I am trying to use NI-IMAQ and CUDA to do real-time image acquisition(IMAQ) and processing(CUDA), my first trial is like below–
IMAQfunction(&buffer); // grab a image to the buffer by NI-IMAQ function, (CPU)
CUDAfunction(buffer); // process the image bu CUDA, (GPU)
Now the problem is, the above process works fine but it is sequential.
The CUDA processing time + Host/Device I/O + display() together is only 2/3 of the IMAQ acquisition time,
so it will be great to make the CUDA and IMAQ process overlap,
I am thinking about the “Buffer ring” model like below–
buffer[N]; //create a buffer list
Parallel() // The following process can be parallelly processed
IMAQfunction(&buffer[i%N]); // grab a image to the buffer[i%N] by NI-IMAQ function; (CPU)
//here i%N gives the mod
CUDAfunction(buffer[i%N-1]); // process last image buffer[i%N-1] by CUDA (GPU)
I have read something about the Async functions, but it don’t seem to fully solve my simple requirement. Please give me some advice to realize the parallel part
I am reading about the OpenMP stuff, but don’t know if that really helps.
I dont really know about your problem but you should be able to do what you’ve thought of.
The sequence should be:
Read first data.
Open two threads.
Thread A will run the CUDA code on the previous data
Thread B will get the next data.
Block till both threads have completed their work
move the next data to be the input for the CUDA thread
go back to step 3 untill there is no more data to read.
That way you overlap the reading of data and its CUDA processing. The amount of time
you have to wait in step 5 will be the largest between time 3 (time to calculate on the GPU ) and
time 4 (time to acquire the next data)
Yes I guess OpenMP is the easiest, you can also google for pthreads (for linux) or CreateThread (for windows)
I do think you should first try to do things with 2-3 threads in OpenMP (or equiv) before running 1000s of threads on the GPU :)
I’ve been trying something similar with visual studio, and wouldn’t like to comment about threads in linux as I haven’t done it for so long. I found it easiest to start two threads, one for capture and the other for analysis using CreateThread(…). In the capture thread use imgGrab(sid,buffer,1), then ReleaseSemaphore(…), within a loop. In the analysis thread, again in a loop, wait for the semaphore using WaitForSingleObject on the semaphore then do the cuda stuff. As I recall the important issue is the 1 as the last parameter in the imgGrab so that the call returns when the next available frame is transferred, simplifying synchronisation. My application does not copy the data back to the host each frame but I have no trouble analysing the 500fps from a PCIe1429 using a GTX285. You may also keep track of the buffer use when you ReleaseSemaphore and if the gets close to the maximum available suspending drawing to the screen helps!

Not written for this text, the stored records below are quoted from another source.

File: src/rtl/dec_scan_if.sv
// Handshake and control bundle between a scan controller and dec_scan_sequencer.
// The mask signal exists only when DEC_SCAN_MASK_EN is defined.
interface dec_scan_if #(
  parameter int DWELL_W = 8
);
  logic               start;
  logic               stop;
  logic               mode_cont;
  logic [DWELL_W-1:0] dwell;
`ifdef DEC_SCAN_MASK_EN
  logic [7:0]         mask;
`endif
  logic [2:0]         code;
  logic               valid;
  logic               busy;
  logic               done;

  modport master (
    output start, stop, mode_cont, dwell,
`ifdef DEC_SCAN_MASK_EN
    output mask,
`endif
    input  code, valid, busy, done
  );

  modport slave (
    input  start, stop, mode_cont, dwell,
`ifdef DEC_SCAN_MASK_EN
    input  mask,
`endif
    output code, valid, busy, done
  );
endinterface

If this is how you have structured the program then I think this is where your problem is. I have loops in the threads, so
DWORD WINAPI IMAQ_Proc( LPVOID lpParameter)
grab(&IMAQ_buffer); //get data from IMAQ functions
ReleaseSemaphore(hBufferAvailable,1,NULL); //hBufferAvailable is HANDLE and needs global scope
Indeed, you don’t want to be creating new threads for every frame. In CUDA, there’s an overhead to just start up a new CUDA context, and that overhead is something like 100ms if I remember (don’t quote me!)
It’s a lot more efficient if you create one CUDA thread and leave it persistent. Have it wait at a semaphore until the capture card data is ready then launch your kernel, then go back and wait again (for both kernel completion and for the next capture data).
If you tend to have a slow kernel, you can overlap the memory transfer with the CUDA compute by using an asynchronous memory copy with streams. In fact it may work well to have two streams that ping-pong. You get your capture frame data ready, you fire off the copy and kernel execution to stream 0. You wait for the next capture data and now you fire off the copy and kernel execution to stream 1. This alternation smooths the kernel calling overhead issues since now the device has a queue of work to just keep loading from… it’s not waiting on a CPU loop.
There are of course issues if your kernel execution time starts being too long and you can’t do your compute as fast as you get data. That’s a separate issue and is more about your computational needs and not about your scheduling.